**Items from a dataset**.
$ cat src/rtl/y86_regfile_sb.sv
// Y86 register file: two bypassed read ports, two write ports (M over E),
// and a per-register pending-write scoreboard that raises decode stalls.
module y86_regfile_sb #(
    parameter int DATA_W  = 64,
    parameter int NREGS   = 15,
    parameter int ADDR_W  = 4,
    parameter int SP_IDX  = 4,
    parameter int SP_INIT = 1023,
    parameter int PEND_W  = 2
) (
    input  logic                    clk,
    input  logic                    rst_n,
    input  logic [ADDR_W-1:0]       srcA,
    input  logic [ADDR_W-1:0]       srcB,
    output logic [DATA_W-1:0]       valA,
    output logic [DATA_W-1:0]       valB,
    input  logic                    issue_valid,
    input  logic [ADDR_W-1:0]       issue_dstE,
    input  logic [ADDR_W-1:0]       issue_dstM,
    output logic                    stall,
    input  logic [ADDR_W-1:0]       wb_dstE,
    input  logic [DATA_W-1:0]       wb_valE,
    input  logic [ADDR_W-1:0]       wb_dstM,
    input  logic [DATA_W-1:0]       wb_valM,
    output logic [NREGS*DATA_W-1:0] regs_flat
);

    localparam logic [ADDR_W:0]   NREGS_L = (ADDR_W+1)'(NREGS);
    localparam logic [PEND_W-1:0] CMAX    = '1;

    logic [DATA_W-1:0] regs_q [NREGS];
    logic [DATA_W-1:0] regs_d [NREGS];
    logic [PEND_W-1:0] cnt_q  [NREGS];
    logic [PEND_W-1:0] cnt_d  [NREGS];
    logic              accept;

    function automatic logic idx_ok(input logic [ADDR_W-1:0] a);
        return {1'b0, a} < NREGS_L;
    endfunction

    function automatic logic wb_hit(input logic [ADDR_W-1:0] a);
        return idx_ok(a) && ((a == wb_dstE) || (a == wb_dstM));
    endfunction

    function automatic logic [PEND_W-1:0] cnt_of(input logic [ADDR_W-1:0] a);
        logic [PEND_W-1:0] c;
        c = '0;
        for (int r = 0; r < NREGS; r++) begin
            if (a == ADDR_W'(r)) c = cnt_q[r];
        end
        return c;
    endfunction

    // Outstanding writes left after this cycle's writeback is retired.
    function automatic logic pend_pos(input logic [ADDR_W-1:0] a);
        logic [PEND_W-1:0] c;
        c = cnt_of(a);
        if (wb_hit(a) && (c != '0)) c = c - 1'b1;
        return idx_ok(a) && (c != '0);
    endfunction

    function automatic logic full(input logic [ADDR_W-1:0] a);
        return idx_ok(a) && (cnt_of(a) == CMAX) && !wb_hit(a);
    endfunction

    // Writeback data bypasses the array so decode sees it in the same cycle.
    function automatic logic [DATA_W-1:0] rd(input logic [ADDR_W-1:0] a);
        logic [DATA_W-1:0] v;
        v = '0;
        if (idx_ok(a)) begin
            if (a == wb_dstM) begin
                v = wb_valM;
            end else if (a == wb_dstE) begin
                v = wb_valE;
            end else begin
                for (int r = 0; r < NREGS; r++) begin
                    if (a == ADDR_W'(r)) v = regs_q[r];
                end
            end
        end
        return v;
    endfunction

    // Read ports, stall decision and issue acceptance.
    always_comb begin
        valA   = rd(srcA);
        valB   = rd(srcB);
        stall  = issue_valid &&
                 (pend_pos(srcA) || pend_pos(srcB) ||
                  full(issue_dstE) || full(issue_dstM));
        accept = issue_valid && !stall;
    end

    // Next-state for register data and scoreboard counters.
    always_comb begin
        for (int r = 0; r < NREGS; r++) begin
            logic inc;
            logic dec;
            regs_d[r] = regs_q[r];
            cnt_d[r]  = cnt_q[r];
            if (wb_dstE == ADDR_W'(r)) regs_d[r] = wb_valE;
            if (wb_dstM == ADDR_W'(r)) regs_d[r] = wb_valM;
            inc = accept && ((issue_dstE == ADDR_W'(r)) ||
                             (issue_dstM == ADDR_W'(r)));
            dec = ((wb_dstE == ADDR_W'(r)) || (wb_dstM == ADDR_W'(r))) &&
                  (cnt_q[r] != '0);
            if (inc && !dec) cnt_d[r] = cnt_q[r] + 1'b1;
            else if (dec && !inc) cnt_d[r] = cnt_q[r] - 1'b1;
        end
    end

    // State registers; reset reloads the stack pointer and clears pending counts.
    always_ff @(posedge clk or negedge rst_n) begin
        if (!rst_n) begin
            for (int r = 0; r < NREGS; r++) begin
                regs_q[r] <= (r == SP_IDX) ? DATA_W'(SP_INIT) : '0;
                cnt_q[r]  <= '0;
            end
        end else begin
            for (int r = 0; r < NREGS; r++) begin
                regs_q[r] <= regs_d[r];
                cnt_q[r]  <= cnt_d[r];
            end
        end
    end

    // Flattened view of the architectural registers.
    always_comb begin
        regs_flat = '0;
        for (int r = 0; r < NREGS; r++) begin
            regs_flat[r*DATA_W +: DATA_W] = regs_q[r];
        end
    end

endmodule

$ cat config.mk
export PLATFORM = sky130hd
export DESIGN_NAME = y86_regfile_sb
export DESIGN_NICKNAME = d
export VERILOG_FILES = /design/src/rtl/y86_regfile_sb.sv
export SDC_FILE = /design/constraint.sdc
export NUM_CORES = 2
export LEC_CHECK = 0
export BUFFER_PORTS_ARGS = -buffer_cell sky130_fd_sc_hd__buf_2
export CORE_AREA = 3 3 480 482
export DETAILED_ROUTE_END_ITERATION = 7
export DIE_AREA = 0 0 483 485
export PLACE_DENSITY = 0.52
export SETUP_SLACK_MARGIN = 0.15
export SYNTH_ARGS = -nofsm -noshare
export SYNTH_HDL_FRONTEND = slang
export SYNTH_SLANG_ARGS = --single-unit
$ cat constraint.sdc
create_clock -name clk -period 4.1 [get_ports clk]
set_clock_uncertainty 0.1 [all_clocks]
set_input_delay 0.82 -clock clk [delete_from_list [all_inputs] [get_ports clk]]
set_output_delay 0.82 -clock clk [all_outputs]
set_load 0.03 [all_outputs]
==> impl_metrics.tcl <==
set metrics [dict create \
    synth_top_area_share 0.3831 \
    synth_area_per_cell_um2 8.659 \
    leakage_nw 40.14 \
    critPathLaunchType "register" \
    synth_edf_count 0 \
    hold_viol 0 \
    slew_headroom 0.2057 \
    maxCapViolCount 0 \
    stdcell_count 12230 \
    cp_cell_sequence "a211oi_1 > a2bb2oi_1 > a211o_1 > ha_1 > and2_1 > a221o_1 > buf_12 > o311ai_4 > o21a_4 > buf_6" \
    final_cell_mix "buf_2 (1,106), mux2i_1 (1,024), dfrtp_1 (972)" \
    dieArea_mm2 0.2343 \
    grt_pass1_vias 72620 \
    rows 175 \
    htree_levels 4 \
    grt_first_pass_wirelength_um 727900 \
    gr-total-overflow 0 \
    required_ns 3.18 \
    pre_cts_ws_ns -0.8353 \
    core_area_mm2 0.2268 \
    power_density_mw_per_mm2 527.2 \
    min_path_type "in -> reg" \
    dp_hpwl_um 393300 \
    final_common_cell "buf_2" \
    antenna_left 0 \
    first_iter_violations 14350 \
    cts-root-buf "clkbuf_16" \
    min_from "wb_valM[53]" \
    start_util 0.2822 \
    yosys-top-cells-area "dfrtp_1 (38%), mux2i_1 (16%), o21ai_0 (6.8%)" \
    drc 70 \
    setup_ws_ns -0.3472 \
    path_clk_slew_ns 0.07 \
    gp_congestion 1.013 \
    setup_viol 93 \
    syn-num-nets 7566 \
    r2r-start "cnt_q[13]" \
    postSynthCellCount 7394 \
    placedInstanceArea_mm2 0.08003 \
    area_growth_pct 46.77 \
    synth.largest_area_cell "dfrtp_1" \
    period_needed_ns 4.447 \
    cts_num_sinks 990 \
    grt_util_all_layers 0.4577 \
    critPathArrivalTime_ns 3.53 \
    yosysSeqAreaShare 0.3872 \
    fin_setup_tns_ns -8.021 \
    io_buffers 1243 \
    ys_warn_count 0 \
    ios 1244 \
    cts_tree "built" \
    fillerInstances 22510 \
    hold_ws_ns 0.2158 \
    synth.distinct_cells 82 \
    multi_input_area_mm2 0.03827 \
    final-seq-area_mm2 0.02480 \
    peakVddDrop_mv 0.4511 \
    place_inst 11560 \
    design_area_mm2 0.09397 \
    worst_slew_pin_slew_ns 1.191 \
    layout-drive-gt1-share 0.3587 \
    drt-vias-per-instance 6.525 \
    status "complete, but fails checks" \
    cts_buffers 130 \
    cpMaxStageDelayCell "dfrtp_1" \
    max-clock-path-buffers 3 \
    dr.pass1.iters 8 \
    ys_ff_latch 990 \
    fmax_ghz 0.2249 \
    power_mw 49.53 \
    wl_per_cell_um 46.13 \
    ys_async_sr_fraction 1.000 \
    wirelength_um 564200 \
    grt_max_degree 129 \
    fin_nets 9236 \
    violations "DRC, setup timing" \
    crit_start "cnt_q[13]" \
    maxSlewViolCount 0 \
    die_h_um 485 \
    final_core_util 0.4142 \
    cp_slowest_stage_delay_ns 0.70 \
    path_max_fanout 6 \
    worst_setup_path_end_kind "primary output" \
    rsz0062_at_grt "yes" \
    fp.dieW_um 483 \
    crit_type "reg -> out" \
    netlist_area_mm2 0.06402 \
    synth_flop_cell "dfrtp_1" \
    clock_latency_ns 0.82 \
    grt_antenna_before_repair 67 \
    num_vias 79800 \
    period_share 1.085 \
]
-- worst max-delay path, delay by kind of cell (launching register included) --
| family | cells | cell delay [ns] |
|---|---|---|
| AOI/OAI and AO/OA | 6 | 1.26 |
| DFF | 1 | 0.70 |
| buffers and inverters | 2 | 0.28 |
| adders and majority gates | 1 | 0.29 |
| and+or+nand+nor | 1 | 0.16 |
-- state kept, by name, summed over array words and instances, names as in the netlist --
register,flops
cnt_q,30
regs_flat,960
-- final timing paths --
kind / to / slack (ns) / depth (start not counted)
worst max-delay path: stall / -0.35 / 10
worst min-delay path: regs_flat[949] / 0.22 / 3
worst max register to register: cnt_q[16] / 0.29 / 13
worst min register to register: regs_flat[264] / 0.51 / 2
max in group asynchronous: regs_flat[228] / 2.09 / 4
min in group asynchronous: regs_flat[131] / 0.52 / 2
-- cells by family after synthesis --
family	Yosys count	share of synthesized area
AO/OA/AOI/OAI	2444	0.2382
AND/OR/NAND/NOR	1812	0.1219
multiplexers	1090	0.1749
flip-flops	990	0.3872
buffers and inverters	964	0.06395
XOR/XNOR	77	0.01053
adder cells (fa/ha/maj)	17	0.003322
-- metal layers --
layer,GRT usage,up-vias,routed length (um)
met4,0.3021,22,48570
met1,0.5741,39740,211900
li1,-,30460,-
met5,0,-,141
met2,0.6432,7597,224200
met3,0.1852,1974,79450
-- timing repair --
item,in CTS,in global routing
cloned,22,5
endpoints found under the setup margin,129,128
hold buffers,1,0
pin swaps,341,275
setup buffers,280,79
endpoints found under the hold margin,33,0
resized for setup,873,342
-- synth_stat cells (all sizes together) (18+ instances only) --
| cell | number |
|---|---|
| o211ai | 32 |
| inv | 19 |
| xor2 | 36 |
| a22o | 77 |
| clkbuf | 612 |
| mux2i | 1024 |
| or2 | 19 |
| a221oi | 105 |
| nand4 | 33 |
| mux4 | 18 |
| nor2b | 21 |
| o221ai | 91 |
| nor2 | 436 |
| o21ai | 868 |
| a211oi | 32 |
| o22ai | 126 |
| a21oi | 577 |
| dfrtp | 980 |
| a222oi | 73 |
| mux2 | 48 |
| a31oi | 30 |
| nand2b | 29 |
| nand2 | 983 |
| buf | 333 |
| nor3 | 74 |
| and3 | 31 |
| a22oi | 295 |
| xnor2 | 41 |
| nand3 | 117 |
-- final cells by class --
cell class | count | share of cell area
tap | 3009 | 0.04007
timing repair buffer | 2483 | 0.2405
multi-input combinational | 5440 | 0.4073
inverter | 19 | 0.0007723
antenna | 51 | 0.001358
clock inverter | 45 | 0.005659
clock buffer | 193 | 0.04041
sequential | 990 | 0.2639
-- power by group --
group / internal (mW) / switching, mW / leakage (nW)
sequential: 12.0 / 5.31 / 11.8
clock: 6.96 / 5.18 / 2.12
combinational: 6.62 / 13.5 / 26.2
No activity file was read; power rests on OpenSTA's default activity.
**src/rtl/divider_pkg.sv**
```systemverilog
// Shared types and helpers for the radix-2^STEP restoring divider.
// Holds the FSM state encoding, iteration-count helper and a conditional two's-complement negate.
package divider_pkg;

    typedef enum logic [1:0] {
        S_IDLE = 2'd0,
        S_CALC = 2'd1,
        S_DONE = 2'd2
    } state_e;

    // Number of CALC cycles for a given width and quotient bits per cycle.
    function automatic int iters(input int width, input int step);
        return width / step;
    endfunction

    // Serves both abs() at operand capture and the sign fix-up on the result; callers truncate.
    function automatic logic [63:0] neg_if(input logic [63:0] v, input logic en);
        return en ? (~v + 64'd1) : v;
    endfunction

endpackage

```
**src/rtl/divider_radix_step.sv**
```systemverilog
// Combinational restoring stage: retires STEP quotient bits from one partial remainder.
// Partial remainder stays below the divisor, so the WIDTH+1 bit difference MSB is the borrow.
module divider_radix_step #(
    parameter int WIDTH = 8,
    parameter int STEP  = 1
) (
    input  logic [WIDTH-1:0] i_rem,
    input  logic [STEP-1:0]  i_bits,
    input  logic [WIDTH-1:0] i_divisor,
    output logic [WIDTH-1:0] o_rem,
    output logic [STEP-1:0]  o_qbits
);

    logic [WIDTH-1:0] r;
    logic [WIDTH:0]   shifted;
    logic [WIDTH:0]   diff;

    always_comb begin
        r       = i_rem;
        shifted = '0;
        diff    = '0;
        o_qbits = '0;
        for (int i = STEP - 1; i >= 0; i--) begin
            shifted    = {r, i_bits[i]};
            diff       = shifted - {1'b0, i_divisor};
            o_qbits[i] = ~diff[WIDTH];
            r          = diff[WIDTH] ? shifted[WIDTH-1:0] : diff[WIDTH-1:0];
        end
        o_rem = r;
    end

endmodule

```
**src/rtl/divider_radix.sv**
```systemverilog
// Multi-cycle restoring divider, STEP quotient bits per cycle; o_valid rises N=WIDTH/STEP edges after the accept edge and holds until i_ready.
// Signed operation is only built when DIVIDER_RADIX_SIGNED_EN is defined; i_cg low freezes all state.
module divider_radix
    import divider_pkg::*;
#(
    parameter int WIDTH = 8,
    parameter int STEP  = 1
) (
    input  logic             i_clk,
    input  logic             i_rst,
    input  logic             i_cg,
    input  logic             i_valid,
    output logic             o_ready,
    input  logic [WIDTH-1:0] i_dividend,
    input  logic [WIDTH-1:0] i_divisor,
    input  logic             i_signed,
    output logic             o_valid,
    input  logic             i_ready,
    output logic [WIDTH-1:0] o_quotient,
    output logic [WIDTH-1:0] o_remainder,
    output logic             o_divByZero,
    output logic             o_busy
);

    localparam int N  = iters(WIDTH, STEP);
    localparam int CW = $clog2(N + 1);
    localparam logic [CW-1:0] CNT_LAST = CW'(N - 1);

    state_e             state_q, state_d;
    logic [CW-1:0]      cnt_q, cnt_d;
    logic [2*WIDTH-1:0] work_q, work_d;
    logic [WIDTH-1:0]   dvsr_q, dvsr_d;
    logic [WIDTH-1:0]   dvnd_q, dvnd_d;
    logic [WIDTH-1:0]   quo_q, quo_d;
    logic [WIDTH-1:0]   rem_q, rem_d;
    logic               valid_q, valid_d;
    logic               dbz_q, dbz_d;

    logic               accept;
    logic [WIDTH-1:0]   step_rem;
    logic [STEP-1:0]    step_qbits;
    logic [WIDTH-1:0]   quo_raw, quo_fix, rem_fix;
    logic [WIDTH-1:0]   opa_abs, opb_abs;

    assign o_ready = i_cg && ((state_q == S_IDLE) || ((state_q == S_DONE) && i_ready));
    assign accept  = i_valid && o_ready;

    // Upper half of the working register is the partial remainder, lower half shifts dividend out and quotient in.
    divider_radix_step #(
        .WIDTH (WIDTH),
        .STEP  (STEP)
    ) u_step (
        .i_rem     (work_q[2*WIDTH-1:WIDTH]),
        .i_bits    (work_q[WIDTH-1 -: STEP]),
        .i_divisor (dvsr_q),
        .o_rem     (step_rem),
        .o_qbits   (step_qbits)
    );

    assign quo_raw = (work_q[WIDTH-1:0] << STEP) | WIDTH'(step_qbits);

`ifdef DIVIDER_RADIX_SIGNED_EN
    logic op_neg_a, op_neg_b;
    logic neg_quo_q, neg_quo_d, neg_rem_q, neg_rem_d;

    assign op_neg_a  = i_signed && i_dividend[WIDTH-1];
    assign op_neg_b  = i_signed && i_divisor[WIDTH-1];
    assign opa_abs   = WIDTH'(neg_if(64'(i_dividend), op_neg_a));
    assign opb_abs   = WIDTH'(neg_if(64'(i_divisor), op_neg_b));
    assign neg_quo_d = accept ? (op_neg_a ^ op_neg_b) : neg_quo_q;
    assign neg_rem_d = accept ? op_neg_a : neg_rem_q;
    // Most-negative / -1 needs no special case: |q| = 2^(WIDTH-1) negates to itself, remainder is 0.
    assign quo_fix   = WIDTH'(neg_if(64'(quo_raw), neg_quo_q));
    assign rem_fix   = WIDTH'(neg_if(64'(step_rem), neg_rem_q));

    always_ff @(posedge i_clk or posedge i_rst) begin
        if (i_rst) begin
            neg_quo_q <= 1'b0;
            neg_rem_q <= 1'b0;
        end else if (i_cg) begin
            neg_quo_q <= neg_quo_d;
            neg_rem_q <= neg_rem_d;
        end
    end
`else
    logic unused_signed;

    assign unused_signed = i_signed;
    assign opa_abs       = i_dividend;
    assign opb_abs       = i_divisor;
    assign quo_fix       = quo_raw;
    assign rem_fix       = step_rem;
`endif

    always_comb begin
        state_d = state_q;
        cnt_d   = cnt_q;
        work_d  = work_q;
        dvsr_d  = dvsr_q;
        dvnd_d  = dvnd_q;
        quo_d   = quo_q;
        rem_d   = rem_q;
        valid_d = valid_q;
        dbz_d   = dbz_q;
        case (state_q)
            S_IDLE: ;
            S_CALC: begin
                work_d = {step_rem, quo_raw};
                cnt_d  = cnt_q - CW'(1);
                if (cnt_q == '0) begin
                    state_d = S_DONE;
                    cnt_d   = '0;
                    valid_d = 1'b1;
                    dbz_d   = (dvsr_q == '0);
                    quo_d   = (dvsr_q == '0) ? '1 : quo_fix;
                    rem_d   = (dvsr_q == '0) ? dvnd_q : rem_fix;
                end
            end
            S_DONE: begin
                if (i_ready) begin
                    state_d = S_IDLE;
                    valid_d = 1'b0;
                end
            end
            default: state_d = S_IDLE;
        endcase
        if (accept) begin
            state_d = S_CALC;
            cnt_d   = CNT_LAST;
            work_d  = {{WIDTH{1'b0}}, opa_abs};
            dvsr_d  = opb_abs;
            dvnd_d  = i_dividend;
            valid_d = 1'b0;
        end
    end

    always_ff @(posedge i_clk or posedge i_rst) begin
        if (i_rst) begin
            state_q <= S_IDLE;
            cnt_q   <= '0;
            work_q  <= '0;
            dvsr_q  <= '0;
            dvnd_q  <= '0;
            quo_q   <= '0;
            rem_q   <= '0;
            valid_q <= 1'b0;
            dbz_q   <= 1'b0;
        end else if (i_cg) begin
            state_q <= state_d;
            cnt_q   <= cnt_d;
            work_q  <= work_d;
            dvsr_q  <= dvsr_d;
            dvnd_q  <= dvnd_d;
            quo_q   <= quo_d;
            rem_q   <= rem_d;
            valid_q <= valid_d;
            dbz_q   <= dbz_d;
        end
    end

    assign o_valid     = valid_q;
    assign o_quotient  = quo_q;
    assign o_remainder = rem_q;
    assign o_divByZero = dbz_q;
    assign o_busy      = (state_q != S_IDLE);

endmodule

```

**Problem requirements**. Your answer should consist of all lines above that include the string "localparam".

**Answer box**.
    localparam logic [ADDR_W:0]   NREGS_L = (ADDR_W+1)'(NREGS);
    localparam logic [PEND_W-1:0] CMAX    = '1;
    localparam int N  = iters(WIDTH, STEP);
    localparam int CW = $clog2(N + 1);
    localparam logic [CW-1:0] CNT_LAST = CW'(N - 1);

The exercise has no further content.